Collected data
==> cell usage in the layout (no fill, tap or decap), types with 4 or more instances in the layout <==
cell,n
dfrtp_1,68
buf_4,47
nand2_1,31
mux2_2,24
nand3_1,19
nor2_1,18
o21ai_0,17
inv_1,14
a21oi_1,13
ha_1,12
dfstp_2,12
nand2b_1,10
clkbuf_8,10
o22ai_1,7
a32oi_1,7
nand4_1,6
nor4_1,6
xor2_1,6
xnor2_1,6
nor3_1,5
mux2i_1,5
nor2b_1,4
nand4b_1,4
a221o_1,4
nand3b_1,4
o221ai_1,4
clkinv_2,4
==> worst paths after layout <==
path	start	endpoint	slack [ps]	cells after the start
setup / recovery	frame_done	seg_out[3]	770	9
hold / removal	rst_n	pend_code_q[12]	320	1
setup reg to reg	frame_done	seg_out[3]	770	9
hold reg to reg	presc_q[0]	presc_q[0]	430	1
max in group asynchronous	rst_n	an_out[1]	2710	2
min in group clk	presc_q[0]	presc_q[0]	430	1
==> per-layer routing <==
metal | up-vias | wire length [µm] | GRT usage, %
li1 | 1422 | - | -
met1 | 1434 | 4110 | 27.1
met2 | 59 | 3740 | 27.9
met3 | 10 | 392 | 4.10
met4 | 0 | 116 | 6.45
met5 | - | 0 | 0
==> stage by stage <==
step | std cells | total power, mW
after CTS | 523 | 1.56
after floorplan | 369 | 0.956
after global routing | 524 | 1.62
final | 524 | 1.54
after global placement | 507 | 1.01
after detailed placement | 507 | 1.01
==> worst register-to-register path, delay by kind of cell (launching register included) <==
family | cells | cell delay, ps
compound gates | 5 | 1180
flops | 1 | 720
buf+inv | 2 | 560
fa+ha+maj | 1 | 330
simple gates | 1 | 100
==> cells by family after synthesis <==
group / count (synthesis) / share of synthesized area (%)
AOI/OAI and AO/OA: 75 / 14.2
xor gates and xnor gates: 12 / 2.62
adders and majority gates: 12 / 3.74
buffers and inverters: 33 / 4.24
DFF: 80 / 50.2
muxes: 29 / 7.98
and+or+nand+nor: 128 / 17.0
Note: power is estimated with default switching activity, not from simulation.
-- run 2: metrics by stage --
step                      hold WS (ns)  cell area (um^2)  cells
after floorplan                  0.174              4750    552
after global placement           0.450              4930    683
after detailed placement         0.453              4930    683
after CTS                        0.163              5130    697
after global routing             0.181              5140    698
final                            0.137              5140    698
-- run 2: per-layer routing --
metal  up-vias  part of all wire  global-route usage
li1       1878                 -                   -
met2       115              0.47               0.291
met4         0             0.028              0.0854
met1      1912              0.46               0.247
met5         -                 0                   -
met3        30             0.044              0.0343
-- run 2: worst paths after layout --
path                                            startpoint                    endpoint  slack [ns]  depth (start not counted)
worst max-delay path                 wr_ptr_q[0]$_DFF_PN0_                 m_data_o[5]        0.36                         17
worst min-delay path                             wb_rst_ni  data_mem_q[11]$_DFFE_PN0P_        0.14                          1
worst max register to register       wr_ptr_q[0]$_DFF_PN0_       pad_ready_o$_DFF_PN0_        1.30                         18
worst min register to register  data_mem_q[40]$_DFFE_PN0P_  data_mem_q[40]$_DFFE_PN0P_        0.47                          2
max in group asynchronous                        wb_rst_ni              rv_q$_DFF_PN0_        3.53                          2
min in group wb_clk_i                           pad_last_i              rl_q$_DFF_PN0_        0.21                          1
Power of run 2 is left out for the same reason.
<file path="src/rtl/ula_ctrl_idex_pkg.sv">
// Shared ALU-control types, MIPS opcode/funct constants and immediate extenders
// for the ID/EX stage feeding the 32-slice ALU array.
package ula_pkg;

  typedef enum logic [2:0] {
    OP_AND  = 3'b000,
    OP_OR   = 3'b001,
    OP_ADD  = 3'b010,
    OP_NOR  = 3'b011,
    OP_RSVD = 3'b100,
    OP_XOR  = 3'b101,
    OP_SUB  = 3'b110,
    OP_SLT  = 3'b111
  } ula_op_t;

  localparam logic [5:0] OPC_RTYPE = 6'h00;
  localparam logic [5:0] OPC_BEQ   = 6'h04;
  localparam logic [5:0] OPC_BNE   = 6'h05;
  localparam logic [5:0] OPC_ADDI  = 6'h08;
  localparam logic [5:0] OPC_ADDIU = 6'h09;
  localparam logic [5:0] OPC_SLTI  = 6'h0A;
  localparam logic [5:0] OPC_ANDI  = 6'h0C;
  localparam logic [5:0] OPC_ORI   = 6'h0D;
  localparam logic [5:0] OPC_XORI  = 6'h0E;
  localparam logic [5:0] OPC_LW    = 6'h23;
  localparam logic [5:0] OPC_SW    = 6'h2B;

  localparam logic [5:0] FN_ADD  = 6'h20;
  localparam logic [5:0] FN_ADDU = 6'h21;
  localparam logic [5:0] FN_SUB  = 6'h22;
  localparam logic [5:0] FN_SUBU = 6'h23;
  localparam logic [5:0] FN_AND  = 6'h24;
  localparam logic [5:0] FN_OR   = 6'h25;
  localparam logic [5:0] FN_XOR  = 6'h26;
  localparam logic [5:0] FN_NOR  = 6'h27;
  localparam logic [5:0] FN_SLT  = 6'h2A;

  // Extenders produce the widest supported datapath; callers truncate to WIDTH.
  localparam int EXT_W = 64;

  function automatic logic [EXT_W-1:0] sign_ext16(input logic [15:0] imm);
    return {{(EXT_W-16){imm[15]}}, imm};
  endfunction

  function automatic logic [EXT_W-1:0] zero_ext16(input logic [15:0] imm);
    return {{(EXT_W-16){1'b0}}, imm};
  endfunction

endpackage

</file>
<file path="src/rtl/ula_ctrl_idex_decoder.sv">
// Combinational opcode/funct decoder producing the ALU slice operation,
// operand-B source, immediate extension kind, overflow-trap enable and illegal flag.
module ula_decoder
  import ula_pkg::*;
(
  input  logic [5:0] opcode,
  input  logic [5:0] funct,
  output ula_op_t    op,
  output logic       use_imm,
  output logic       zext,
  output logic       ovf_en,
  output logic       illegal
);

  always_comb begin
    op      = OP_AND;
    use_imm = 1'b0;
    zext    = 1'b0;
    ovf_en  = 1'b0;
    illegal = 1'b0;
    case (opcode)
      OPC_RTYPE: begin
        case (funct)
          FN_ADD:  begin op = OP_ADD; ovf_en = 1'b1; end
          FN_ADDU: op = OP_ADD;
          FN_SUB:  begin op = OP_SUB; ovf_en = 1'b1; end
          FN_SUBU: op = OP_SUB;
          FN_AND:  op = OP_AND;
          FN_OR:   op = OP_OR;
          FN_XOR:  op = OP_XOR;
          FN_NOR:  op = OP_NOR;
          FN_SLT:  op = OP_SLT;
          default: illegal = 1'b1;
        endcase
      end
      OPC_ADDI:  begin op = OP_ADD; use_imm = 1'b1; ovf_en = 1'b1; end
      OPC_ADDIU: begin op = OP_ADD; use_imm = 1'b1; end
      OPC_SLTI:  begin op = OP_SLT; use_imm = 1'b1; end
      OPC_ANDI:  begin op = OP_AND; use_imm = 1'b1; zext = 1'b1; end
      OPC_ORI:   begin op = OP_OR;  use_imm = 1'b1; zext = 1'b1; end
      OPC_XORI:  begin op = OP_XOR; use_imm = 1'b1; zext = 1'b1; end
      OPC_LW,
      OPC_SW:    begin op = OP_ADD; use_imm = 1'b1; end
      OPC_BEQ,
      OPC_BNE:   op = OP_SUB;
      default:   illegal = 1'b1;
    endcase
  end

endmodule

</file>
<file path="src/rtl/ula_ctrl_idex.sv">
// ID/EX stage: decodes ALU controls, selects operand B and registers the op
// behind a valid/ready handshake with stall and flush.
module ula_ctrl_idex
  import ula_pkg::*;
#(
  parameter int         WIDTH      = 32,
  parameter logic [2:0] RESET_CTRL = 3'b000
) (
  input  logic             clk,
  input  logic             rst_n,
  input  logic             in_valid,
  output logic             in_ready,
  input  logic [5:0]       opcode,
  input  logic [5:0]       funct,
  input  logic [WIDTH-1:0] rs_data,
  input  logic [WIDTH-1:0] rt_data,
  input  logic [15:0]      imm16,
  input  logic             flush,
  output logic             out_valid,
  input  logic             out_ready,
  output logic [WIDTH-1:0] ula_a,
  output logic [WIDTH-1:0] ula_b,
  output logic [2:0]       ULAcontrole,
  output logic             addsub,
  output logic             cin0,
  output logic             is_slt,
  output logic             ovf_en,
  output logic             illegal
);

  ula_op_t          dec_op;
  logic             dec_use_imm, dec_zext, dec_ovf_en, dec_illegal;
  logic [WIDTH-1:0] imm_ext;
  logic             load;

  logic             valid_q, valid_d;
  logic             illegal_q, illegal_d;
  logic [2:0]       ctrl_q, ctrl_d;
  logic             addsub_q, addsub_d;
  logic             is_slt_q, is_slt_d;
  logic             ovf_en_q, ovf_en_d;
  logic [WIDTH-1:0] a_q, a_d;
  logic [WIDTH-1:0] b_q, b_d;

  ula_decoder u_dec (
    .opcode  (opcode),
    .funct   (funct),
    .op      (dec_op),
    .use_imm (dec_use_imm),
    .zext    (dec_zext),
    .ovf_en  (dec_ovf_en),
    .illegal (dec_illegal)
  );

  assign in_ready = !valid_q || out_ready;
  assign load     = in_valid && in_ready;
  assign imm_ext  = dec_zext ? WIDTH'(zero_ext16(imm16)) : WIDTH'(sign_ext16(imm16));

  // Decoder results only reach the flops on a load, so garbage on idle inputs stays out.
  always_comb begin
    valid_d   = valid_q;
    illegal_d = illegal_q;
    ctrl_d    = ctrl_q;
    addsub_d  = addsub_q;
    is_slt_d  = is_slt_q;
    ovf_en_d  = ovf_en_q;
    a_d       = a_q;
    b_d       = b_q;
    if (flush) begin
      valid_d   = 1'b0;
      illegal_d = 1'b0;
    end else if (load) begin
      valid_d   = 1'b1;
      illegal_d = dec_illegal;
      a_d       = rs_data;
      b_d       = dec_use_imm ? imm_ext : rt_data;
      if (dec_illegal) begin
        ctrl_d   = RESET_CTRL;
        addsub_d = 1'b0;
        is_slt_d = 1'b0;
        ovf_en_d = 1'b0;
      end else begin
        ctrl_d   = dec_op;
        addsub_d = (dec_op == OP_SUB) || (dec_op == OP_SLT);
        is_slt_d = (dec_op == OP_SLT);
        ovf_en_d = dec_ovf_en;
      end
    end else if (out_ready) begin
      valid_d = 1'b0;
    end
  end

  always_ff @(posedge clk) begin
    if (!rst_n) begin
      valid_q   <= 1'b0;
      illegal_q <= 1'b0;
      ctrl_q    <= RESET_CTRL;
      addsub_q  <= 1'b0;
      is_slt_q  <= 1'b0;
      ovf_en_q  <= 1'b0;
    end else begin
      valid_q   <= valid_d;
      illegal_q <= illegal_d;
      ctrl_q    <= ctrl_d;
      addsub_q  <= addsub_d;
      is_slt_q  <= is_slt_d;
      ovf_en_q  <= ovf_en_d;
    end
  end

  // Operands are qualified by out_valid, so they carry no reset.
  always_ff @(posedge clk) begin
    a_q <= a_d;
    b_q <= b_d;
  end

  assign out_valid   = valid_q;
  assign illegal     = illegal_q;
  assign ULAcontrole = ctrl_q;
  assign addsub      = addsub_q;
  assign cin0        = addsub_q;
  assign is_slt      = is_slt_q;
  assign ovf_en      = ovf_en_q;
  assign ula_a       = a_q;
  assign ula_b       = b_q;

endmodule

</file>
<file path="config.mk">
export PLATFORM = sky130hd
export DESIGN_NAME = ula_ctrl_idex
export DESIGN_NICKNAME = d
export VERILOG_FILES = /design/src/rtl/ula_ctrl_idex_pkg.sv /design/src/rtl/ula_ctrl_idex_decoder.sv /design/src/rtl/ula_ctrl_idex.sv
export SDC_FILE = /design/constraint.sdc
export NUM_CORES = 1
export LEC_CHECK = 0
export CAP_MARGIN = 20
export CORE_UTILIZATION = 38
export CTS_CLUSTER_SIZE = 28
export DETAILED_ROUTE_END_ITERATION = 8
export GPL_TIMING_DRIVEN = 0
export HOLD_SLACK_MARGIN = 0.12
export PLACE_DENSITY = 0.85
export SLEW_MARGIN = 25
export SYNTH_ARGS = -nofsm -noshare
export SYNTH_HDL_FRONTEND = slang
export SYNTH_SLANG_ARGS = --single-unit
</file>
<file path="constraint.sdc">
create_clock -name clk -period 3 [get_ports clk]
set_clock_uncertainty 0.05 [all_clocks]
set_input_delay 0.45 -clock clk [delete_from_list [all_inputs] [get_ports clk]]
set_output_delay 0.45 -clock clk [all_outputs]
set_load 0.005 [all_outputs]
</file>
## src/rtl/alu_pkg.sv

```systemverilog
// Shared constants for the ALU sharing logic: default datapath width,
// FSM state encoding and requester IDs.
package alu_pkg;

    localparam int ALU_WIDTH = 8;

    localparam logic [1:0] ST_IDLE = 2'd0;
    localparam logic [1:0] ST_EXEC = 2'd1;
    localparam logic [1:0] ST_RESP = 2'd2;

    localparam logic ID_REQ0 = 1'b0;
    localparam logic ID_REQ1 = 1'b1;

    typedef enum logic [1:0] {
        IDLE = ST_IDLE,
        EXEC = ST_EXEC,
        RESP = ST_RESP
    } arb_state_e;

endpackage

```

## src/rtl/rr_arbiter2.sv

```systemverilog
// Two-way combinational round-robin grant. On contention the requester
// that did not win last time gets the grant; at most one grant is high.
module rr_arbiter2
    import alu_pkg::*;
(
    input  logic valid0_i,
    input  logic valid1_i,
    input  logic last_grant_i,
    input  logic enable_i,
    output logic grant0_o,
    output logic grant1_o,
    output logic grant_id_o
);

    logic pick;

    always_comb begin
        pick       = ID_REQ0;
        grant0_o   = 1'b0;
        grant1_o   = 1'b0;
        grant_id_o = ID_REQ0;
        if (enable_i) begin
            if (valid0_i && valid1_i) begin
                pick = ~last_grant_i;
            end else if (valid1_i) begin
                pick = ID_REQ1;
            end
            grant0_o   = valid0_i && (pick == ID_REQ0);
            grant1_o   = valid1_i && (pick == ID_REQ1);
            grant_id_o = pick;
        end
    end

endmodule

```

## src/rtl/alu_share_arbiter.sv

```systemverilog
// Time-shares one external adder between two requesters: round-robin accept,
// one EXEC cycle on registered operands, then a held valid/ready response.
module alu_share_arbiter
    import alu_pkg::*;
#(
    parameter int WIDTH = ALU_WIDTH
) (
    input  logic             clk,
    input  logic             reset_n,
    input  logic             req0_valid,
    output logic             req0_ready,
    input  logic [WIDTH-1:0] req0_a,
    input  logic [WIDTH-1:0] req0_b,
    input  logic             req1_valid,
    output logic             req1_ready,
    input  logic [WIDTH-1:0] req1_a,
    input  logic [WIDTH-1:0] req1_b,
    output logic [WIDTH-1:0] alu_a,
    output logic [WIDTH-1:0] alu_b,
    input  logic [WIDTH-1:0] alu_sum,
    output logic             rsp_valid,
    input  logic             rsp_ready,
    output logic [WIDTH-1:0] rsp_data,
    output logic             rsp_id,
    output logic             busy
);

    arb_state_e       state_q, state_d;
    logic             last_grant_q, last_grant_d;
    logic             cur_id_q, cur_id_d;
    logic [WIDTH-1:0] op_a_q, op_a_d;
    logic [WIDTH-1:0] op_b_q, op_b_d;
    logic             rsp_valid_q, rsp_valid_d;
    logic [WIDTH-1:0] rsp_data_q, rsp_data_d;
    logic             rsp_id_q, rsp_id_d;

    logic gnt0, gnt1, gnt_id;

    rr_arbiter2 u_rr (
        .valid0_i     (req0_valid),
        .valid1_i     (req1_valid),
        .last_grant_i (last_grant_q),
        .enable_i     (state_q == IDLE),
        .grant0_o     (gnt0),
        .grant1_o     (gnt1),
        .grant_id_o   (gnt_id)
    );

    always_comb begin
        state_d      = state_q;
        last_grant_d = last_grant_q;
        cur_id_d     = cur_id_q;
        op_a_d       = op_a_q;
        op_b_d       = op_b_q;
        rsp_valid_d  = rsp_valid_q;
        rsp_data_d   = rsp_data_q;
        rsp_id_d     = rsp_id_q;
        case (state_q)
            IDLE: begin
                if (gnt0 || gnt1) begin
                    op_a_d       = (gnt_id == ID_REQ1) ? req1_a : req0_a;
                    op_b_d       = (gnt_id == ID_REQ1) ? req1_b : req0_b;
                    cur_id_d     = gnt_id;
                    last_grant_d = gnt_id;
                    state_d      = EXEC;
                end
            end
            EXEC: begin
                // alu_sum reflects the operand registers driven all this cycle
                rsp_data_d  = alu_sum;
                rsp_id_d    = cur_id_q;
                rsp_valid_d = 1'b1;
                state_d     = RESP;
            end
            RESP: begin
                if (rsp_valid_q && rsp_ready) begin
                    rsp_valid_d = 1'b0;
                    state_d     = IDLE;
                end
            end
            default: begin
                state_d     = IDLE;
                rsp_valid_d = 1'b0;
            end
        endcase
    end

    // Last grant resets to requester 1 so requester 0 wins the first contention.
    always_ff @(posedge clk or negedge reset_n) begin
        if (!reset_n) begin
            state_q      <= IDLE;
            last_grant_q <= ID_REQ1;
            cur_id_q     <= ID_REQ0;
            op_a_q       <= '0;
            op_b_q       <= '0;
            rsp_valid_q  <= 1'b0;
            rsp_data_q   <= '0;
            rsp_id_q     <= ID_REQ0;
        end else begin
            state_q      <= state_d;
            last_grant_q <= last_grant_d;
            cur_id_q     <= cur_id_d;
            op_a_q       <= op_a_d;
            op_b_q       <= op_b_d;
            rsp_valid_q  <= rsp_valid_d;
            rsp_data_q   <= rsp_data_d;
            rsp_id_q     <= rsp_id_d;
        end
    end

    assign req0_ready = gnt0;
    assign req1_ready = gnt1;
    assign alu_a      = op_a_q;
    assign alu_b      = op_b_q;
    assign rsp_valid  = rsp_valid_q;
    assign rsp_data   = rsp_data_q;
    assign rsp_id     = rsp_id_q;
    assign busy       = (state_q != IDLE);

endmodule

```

▶ [What this task involves]: In the entries above, find the line with "worst max register" and the line with "worst min register", then restate word for word both of them and every line between, with nothing more.

▶ [Solution to the problem]:
worst max register to register       wr_ptr_q[0]$_DFF_PN0_       pad_ready_o$_DFF_PN0_        1.30                         18
worst min register to register  data_mem_q[40]$_DFFE_PN0P_  data_mem_q[40]$_DFFE_PN0P_        0.47                          2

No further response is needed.